Across the different versions of the Handbook, the methodological characteristics of an internally valid study, designed to causally infer the effect of an intervention on an outcome, have stood the test of time. These characteristics can be summarized as follows: A strong design starts with how the study groups are formed. It continues with use of reliable and valid measures of outcomes, has low attrition if a randomized controlled trial (RCT), shows baseline equivalence (in the analysis sample) if a quasi-experimental design (QED), and has no confounds.


These elements are the critical components of any strong research design – and are the cornerstones of all versions of the WWC’s standards. That fact, along with the transparent description of their logical underpinning, is what motivated me to use Standards 4.0 (for Group Designs) as the organizing framework for understanding study validity in a graduate-level Program Evaluation II course I taught at Boston College’s Lynch School of Education.


In spring 2017, nine Master and four Doctoral students participated in this semester-long course. The primary goal was to teach students how to organize their thinking and logically derive internal validity criteria using Standards 4.0—augmented with additional readings from the methodological literature. Students used the Standards (along with the supplemental readings) to design, implement, analyze, and report impact evaluations to determine what interventions work, harm, or have no discernible effect (Mosteller and Boruch, 2002). The Standards Handbook 4.0 along with online course modules were excellent resources to augment the lectures and provide Lynch School students with hands on learning.


At the end of the course, students were offered the choice to complete the WWC Certification Exam for Group Design or take the instructor’s developed final exam. All thirteen students chose to complete the WWC Certification Exam. Approximately half of the students became certified. Many emailed me personally to express their appreciation for the (1) opportunity to learn a systematic approach to organizing their thinking about assessing the validity of causal inference using data generated by RCTs and QEDs, and (2) developing design skills that can be used in other graduate courses and beyond. The WWC Evidence Standards and related online resources are a valuable, accessible, and free resource that have been rigorously vetted for close to two decades. The Standards have few equals as a resource to help students think systematically, logically, and clearly about designing (and evaluating) a valid research study to make causal inferences about what interventions work in education and related fields.



Boruch, R. F. (1997). Randomized experiments for planning and evaluation: A practical guide.
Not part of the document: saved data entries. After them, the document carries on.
**config.mk**
```make
export PLATFORM = sky130hd
export DESIGN_NAME = nts_parser_ctrl
export DESIGN_NICKNAME = d
export VERILOG_FILES = /design/src/rtl/nts_pkg.sv /design/src/rtl/nts_stats_counter.sv /design/src/rtl/nts_parser_ctrl.sv
export SDC_FILE = /design/constraint.sdc
export NUM_CORES = 1
export LEC_CHECK = 0
export CAP_MARGIN = 0
export CORE_MARGIN = 5
export CORE_UTILIZATION = 38
export CTS_BUF_LIST = sky130_fd_sc_hd__clkbuf_16
export DETAILED_ROUTE_END_ITERATION = 8
export PLACE_DENSITY = 0.95
export SLEW_MARGIN = 20
export SYNTH_ARGS = -nofsm -noshare
export SYNTH_HDL_FRONTEND = slang
export SYNTH_HIERARCHICAL = 1
export SYNTH_SLANG_ARGS = --single-unit
```
**constraint.sdc**
```tcl
create_clock -name i_clk -period 4.34 [get_ports i_clk]
set_input_delay 0.651 -clock i_clk [delete_from_list [all_inputs] [get_ports i_clk]]
set_output_delay 0.651 -clock i_clk [all_outputs]
set_load 0.1 [all_outputs]
```
**src/rtl/nts_pkg.sv**
```systemverilog
// Shared types and constants for the NTS receive-path parser sequencer.
// No logic; state encoding, parser opcode and stats selectors only.
// Backpressure: not applicable.
package nts_pkg;

    typedef enum logic [2:0] {
        ST_IDLE,
        ST_CLEAR,
        ST_STREAM,
        ST_DRAIN,
        ST_SAMPLE,
        ST_RESULT,
        ST_RELEASE
    } state_t;

    localparam logic [3:0] OPCODE_NTP_OFFSET = 4'h0;

    localparam logic [1:0] STATS_SEL_FRAMES   = 2'd0;
    localparam logic [1:0] STATS_SEL_ACCEPTED = 2'd1;
    localparam logic [1:0] STATS_SEL_DROPPED  = 2'd2;

endpackage

```
**src/rtl/nts_stats_counter.sv**
```systemverilog
// Saturating 32-bit event counter, cleared by reset only.
// Latency: count visible the cycle after i_inc.
// Backpressure: none; increments at the all-ones value are dropped.
module nts_stats_counter (
    input  logic        i_clk,
    input  logic        i_areset_n,
    input  logic        i_inc,
    output logic [31:0] o_count
);

    always_ff @(posedge i_clk or negedge i_areset_n) begin
        if (!i_areset_n) begin
            o_count <= '0;
        end else if (i_inc && (o_count != 32'hFFFF_FFFF)) begin
            o_count <= o_count + 32'd1;
        end
    end

endmodule

```
**src/rtl/nts_parser_ctrl.sv**
```systemverilog
// Sequences one buffered RX frame through the header parser and reports accept/drop + NTP offset.
// Latency: first read 2 cycles after i_rx_available, verdict N+4 cycles after it (N words).
// Backpressure: verdict held until i_result_ack; optional counters under NTS_PARSER_CTRL_STATS_EN.
module nts_parser_ctrl
    import nts_pkg::*;
#(
    parameter int ADDR_WIDTH = 10
) (
    input  logic                  i_clk,
    input  logic                  i_areset_n,
    input  logic                  i_rx_available,
    input  logic [ADDR_WIDTH:0]   i_rx_words,
    input  logic [7:0]            i_rx_last_valid,
    output logic                  o_rx_rd_en,
    output logic [ADDR_WIDTH-1:0] o_rx_rd_addr,
    input  logic [63:0]           i_rx_rd_data,
    output logic                  o_rx_release,
    output logic                  o_parser_clear,
    output logic                  o_parser_process,
    output logic [63:0]           o_parser_data,
    output logic [7:0]            o_parser_last_valid,
    output logic [3:0]            o_parser_opcode,
    input  logic                  i_parser_ipv4,
    input  logic                  i_parser_ipv4_bad,
    input  logic [31:0]           i_parser_rdata,
    input  logic                  i_abort,
    output logic                  o_result_valid,
    output logic                  o_result_accept,
    output logic [ADDR_WIDTH+3:0] o_ntp_offset,
    input  logic                  i_result_ack,
`ifdef NTS_PARSER_CTRL_STATS_EN
    input  logic [1:0]            i_stats_sel,
    output logic [31:0]           o_stats,
`endif
    output logic                  o_busy
);

    localparam logic [ADDR_WIDTH:0] MAX_WORDS = {1'b1, {ADDR_WIDTH{1'b0}}};
    localparam logic [ADDR_WIDTH:0] ONE_WORD  = (ADDR_WIDTH+1)'(1);

    state_t                  state_q, state_d;
    logic [ADDR_WIDTH:0]     words_q;
    logic [7:0]              mask_q;
    logic [ADDR_WIDTH:0]     cnt_q;
    logic                    proc_q;
    logic                    last_q;
    logic                    accept_q;
    logic [ADDR_WIDTH+3:0]   offset_q;

    logic [ADDR_WIDTH:0]     words_in;
    logic                    take_frame;
    logic                    abort_hit;
    logic                    rd_fire;
    logic                    last_rd;
    logic                    accept_now;
    logic                    sample_ok;
    logic                    unused_rdata;

    assign unused_rdata = ^i_parser_rdata[31:ADDR_WIDTH+4];

    // Lengths beyond the buffer size are clamped so the read address never wraps.
    assign words_in   = (i_rx_words > MAX_WORDS) ? MAX_WORDS : i_rx_words;
    assign take_frame = (state_q == ST_IDLE) && i_rx_available;
    assign abort_hit  = i_abort && ((state_q == ST_CLEAR) || (state_q == ST_STREAM) ||
                                    (state_q == ST_DRAIN) || (state_q == ST_SAMPLE));
    assign rd_fire    = (state_q == ST_STREAM) && !i_abort;
    assign last_rd    = (cnt_q == (words_q - ONE_WORD));
    assign accept_now = i_parser_ipv4 && !i_parser_ipv4_bad;
    assign sample_ok  = (state_q == ST_SAMPLE) && !abort_hit;

    always_comb begin
        state_d = state_q;
        case (state_q)
            ST_IDLE:    if (i_rx_available) state_d = (words_in == '0) ? ST_RELEASE : ST_CLEAR;
            ST_CLEAR:   state_d = ST_STREAM;
            ST_STREAM:  if (last_rd) state_d = ST_DRAIN;
            ST_DRAIN:   state_d = ST_SAMPLE;
            ST_SAMPLE:  state_d = ST_RESULT;
            ST_RESULT:  if (i_result_ack) state_d = ST_RELEASE;
            ST_RELEASE: state_d = ST_IDLE;
            default:    state_d = ST_IDLE;
        endcase
        if (abort_hit) state_d = ST_RELEASE;
    end

    always_ff @(posedge i_clk or negedge i_areset_n) begin
        if (!i_areset_n) begin
            state_q  <= ST_IDLE;
            words_q  <= '0;
            mask_q   <= '0;
            cnt_q    <= '0;
            proc_q   <= 1'b0;
            last_q   <= 1'b0;
            accept_q <= 1'b0;
            offset_q <= '0;
        end else begin
            state_q <= state_d;
            proc_q  <= rd_fire;
            last_q  <= rd_fire && last_rd;
            if (take_frame) begin
                words_q <= words_in;
                mask_q  <= i_rx_last_valid;
            end
            if (state_q == ST_CLEAR) begin
                cnt_q <= '0;
            end else if (rd_fire) begin
                cnt_q <= cnt_q + ONE_WORD;
            end
            if (sample_ok) begin
                offset_q <= i_parser_rdata[ADDR_WIDTH+3:0];
                accept_q <= accept_now;
            end
        end
    end

    // A word already in flight when an abort lands is not handed to the parser.
    assign o_rx_rd_en          = rd_fire;
    assign o_rx_rd_addr        = rd_fire ? cnt_q[ADDR_WIDTH-1:0] : '0;
    assign o_parser_clear      = (state_q == ST_CLEAR) || abort_hit;
    assign o_parser_process    = proc_q && !abort_hit;
    assign o_parser_data       = o_parser_process ? i_rx_rd_data : '0;
    assign o_parser_last_valid = o_parser_process ? (last_q ? mask_q : 8'hFF) : 8'h00;
    assign o_parser_opcode     = OPCODE_NTP_OFFSET;
    assign o_result_valid      = (state_q == ST_RESULT);
    assign o_result_accept     = (state_q == ST_RESULT) && accept_q;
    assign o_ntp_offset        = offset_q;
    assign o_rx_release        = (state_q == ST_RELEASE);
    assign o_busy              = (state_q != ST_IDLE);

`ifdef NTS_PARSER_CTRL_STATS_EN
    logic [31:0] cnt_frames, cnt_accepted, cnt_dropped;
    logic        inc_dropped;

    assign inc_dropped = (sample_ok && !accept_now) || abort_hit ||
                         (take_frame && (words_in == '0));

    nts_stats_counter u_cnt_frames (
        .i_clk      (i_clk),
        .i_areset_n (i_areset_n),
        .i_inc      (take_frame),
        .o_count    (cnt_frames)
    );

    nts_stats_counter u_cnt_accepted (
        .i_clk      (i_clk),
        .i_areset_n (i_areset_n),
        .i_inc      (sample_ok && accept_now),
        .o_count    (cnt_accepted)
    );

    nts_stats_counter u_cnt_dropped (
        .i_clk      (i_clk),
        .i_areset_n (i_areset_n),
        .i_inc      (inc_dropped),
        .o_count    (cnt_dropped)
    );

    always_comb begin
        o_stats = '0;
        case (i_stats_sel)
            STATS_SEL_FRAMES:   o_stats = cnt_frames;
            STATS_SEL_ACCEPTED: o_stats = cnt_accepted;
            STATS_SEL_DROPPED:  o_stats = cnt_dropped;
            default:            o_stats = '0;
        endcase
    end
`endif

endmodule

```
==> results_dict.tcl <==
set metrics [dict create \
    root_buffer "clkbuf_16" \
    synth_area_sq_um 3250 \
    cp.required_ps 3690 \
    period_minus_slack_ps 3530 \
    syn-mean-instance-area_sq_um 8.84 \
    layout_commonest_cell "clkdlybuf4s50_1" \
    post_cts.repair.setup_buffers 0 \
    hpwl_mm 9.40 \
    synth_warnings 6 \
    grt_start_max_net_pins 51 \
    ys_seq_area_share_pct 38.4 \
    period_share_pct 81.4 \
    yosys.area.top_type "dfrtp_1" \
    numCtsBuffers 5 \
    rsz0062_at_grt "no" \
    synth_cells 368 \
    overflow 0 \
    final_nets 674 \
    die-area_sq_um 10500 \
    start_kind "flip-flop" \
    p_per_area_nw_per_um2 738 \
    clkSinkCount 50 \
    cts_tree "yes" \
    portBuffers 206 \
    worst-path-max-fanout 50 \
    clkLatencyLatePin_ps 290 \
    wirelength_mm 11.9 \
    htree_levels 2 \
    p_leak_nw 2.60 \
    synth_top_area_share_pct 38.4 \
    tightestPinTransition_ps 1040 \
    met1_usage_pct 23.4 \
    die_w_um 103 \
    ant_nets 0 \
    viasPerCell 5.29 \
    design_area_sq_um 5300 \
    busiest_layer "met2" \
    drive_above_1_share_pct 23.8 \
    ios 229 \
    finalSetupViolations 0 \
    firstDrtPassIters 4 \
    yosys-top-cells-area "dfrtp_1 38%, and3_1 13%, mux2_2 8.3%" \
    area_delta_synth_final_pct 62.8 \
    grt_first_pass_wirelength_mm 17.7 \
    cp.arrival_ps 2880 \
    rows 33 \
    die_h_um 103 \
    synth_edf_count 0 \
    routedWlPerCell_um 18.2 \
    drt_iter0_drc 160 \
    yosysUniqueCellTypes 50 \
    max-slew-margin-rel_pct 30.5 \
    initial_core_util_pct 39.2 \
    drc_errors 0 \
    gr-usage-met3_pct 5.75 \
    status "finished, final reports clean" \
    antenna_found_initial 1 \
    max-clock-path-buffers 2 \
    timing.final.hold_violations 0 \
    ir_drop_mv 0.343 \
    synth-main-ff-cell "dfrtp_1" \
    cap_violations 0 \
    final_cell_mix "120 x clkdlybuf4s50_1, 88 x buf_4, 66 x and3_1, 49 x dfrtp_1, 24 x mux2_2" \
    synthArstFlopShare_pct 100 \
    power_mw 3.91 \
    hp-class "in2async" \
    hold_buffers 0 \
    synth-seq-cells 50 \
    post_dp_cell_area_sq_um 5110 \
    post_cts_resized 0 \
    track_usage_pct 21.3 \
    fmax_mhz 283 \
    fin_tns_setup_ps 0 \
    first_global_vias 3454 \
    critPathKind "reg2out" \
    endpoint_kind "output pin" \
    clock_skew_ps 9.05 \
    drv_slew 0 \
    vias 3478 \
    routabilityCongestion 0.864 \
    core_sq_um 8300 \
    path_clk_slew_ps 80 \
    met2_usage_pct 39.5 \
]
layer usage:
layer,vias to the layer above,part of all wire [%]
li1,1648,-
met1,1652,35
met2,152,53
met3,26,9.0
met4,0,2.6
met5,-,0
synthesized netlist by cell type (2+ instances only):
cell type,n
and2_1,8
and3_1,66
nand3_1,6
o31a_1,2
o21ai_0,14
o221ai_1,2
nand2_1,18
inv_1,19
nor4_1,4
a21oi_1,12
dfrtp_1,50
xor2_1,7
nor3_1,8
or4_1,5
nand4_1,4
nor2b_1,3
mux2_2,24
or2_2,2
a22o_1,4
nand2b_1,7
nor2_1,22
a31oi_1,2
o31ai_1,2
xnor2_1,13
clkbuf_1,29
buf_4,4
ha_1,2
o22ai_1,2
or3_1,6
sequential cells by signal, summed over array words and instances (netlist names):
name	cells
accept_q	1
o_ntp_offset	14
words_q	11
state_q	3
proc_q	1
last_q	1
mask_q	8
cnt_q	11
layout make-up:
cell class / count / area [sq um]
Clock inverter: 3 / 48.8
Inverter: 19 / 71.3
Timing Repair Buffer: 208 / 1860
Clock buffer: 5 / 125
Multi-Input combinational cell: 266 / 1810
Antenna cell: 1 / 2.50
Tap cell: 105 / 131
Fill cell: 705 / 3000
Sequential cell: 50 / 1250
critical path, cell delays in order (launching register included):
cell and delay [ps]:
dfrtp_1 550, or3_1 520, nand3_2 580, nand2_1 360
a21oi_1 230, buf_4 320
power breakdown:
part | internal, mW | total [mW] | switching [mW]
clock | 0.276 | 0.464 | 0.188
combinational | 0.762 | 2.55 | 1.78
sequential | 0.655 | 0.898 | 0.243
total | 1.69 | 3.91 | 2.21
final timing paths:
| path | start | endpoint | slack (ps) | cells after the start |
|---|---|---|---|---|
| max reg2reg | words_q[3] | last_q | 1870 | 5 |
| max | state_q[1] | o_parser_last_valid[1] | 810 | 5 |
| min | i_areset_n | o_ntp_offset[12] | 380 | 1 |
| min in group i_clk | mask_q[2] | mask_q[2] | 500 | 1 |
| max in group asynchronous | i_areset_n | proc_q | 3500 | 1 |
| min reg2reg | mask_q[2] | mask_q[2] | 500 | 1 |
metrics by stage:
step | cells | setup WS [ps] | hold slack [ps] | utilization (%)
5_1_grt | 657 | 563 | 432 | 63.8
4_1_cts | 656 | 854 | 509 | 63.6
3_5_place_dp | 648 | 857 | 493 | 61.5
2_1_floorplan | 371 | 191 | 355 | -
6_report | 657 | 807 | 380 | 63.8
3_3_place_gp | 648 | 968 | 489 | 61.5
cell families (layout without fill, tap and decap cells):
kind of cell	after synthesis	after routing	synth area share (%)
other	1	5	0.115
muxes	24	24	8.30
and+or+nand+nor	163	163	28.3
AOI/OAI and AO/OA	52	52	10.9
buffers and inverters	55	235	7.07
xor gates and xnor gates	21	21	6.07
adders and majority gates	2	2	0.769
DFF	50	50	38.4
(Power assumes the default switching activity.)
Thousand Oaks, CA: Sage Publications.

Valentine, J.C., & Cooper, H. (2008), A systematic and transparent approach for assessing the methodological quality of intervention effectiveness research: The Study Design and Implementation Assessment Device (Study DIAD). Psychological Methods, 13(2), 130-149.

Mosteller, F., & Boruch, R. F. (2002). Evidence matters: Randomized trials in education research. Washington, D.C.: Brookings Institution Press.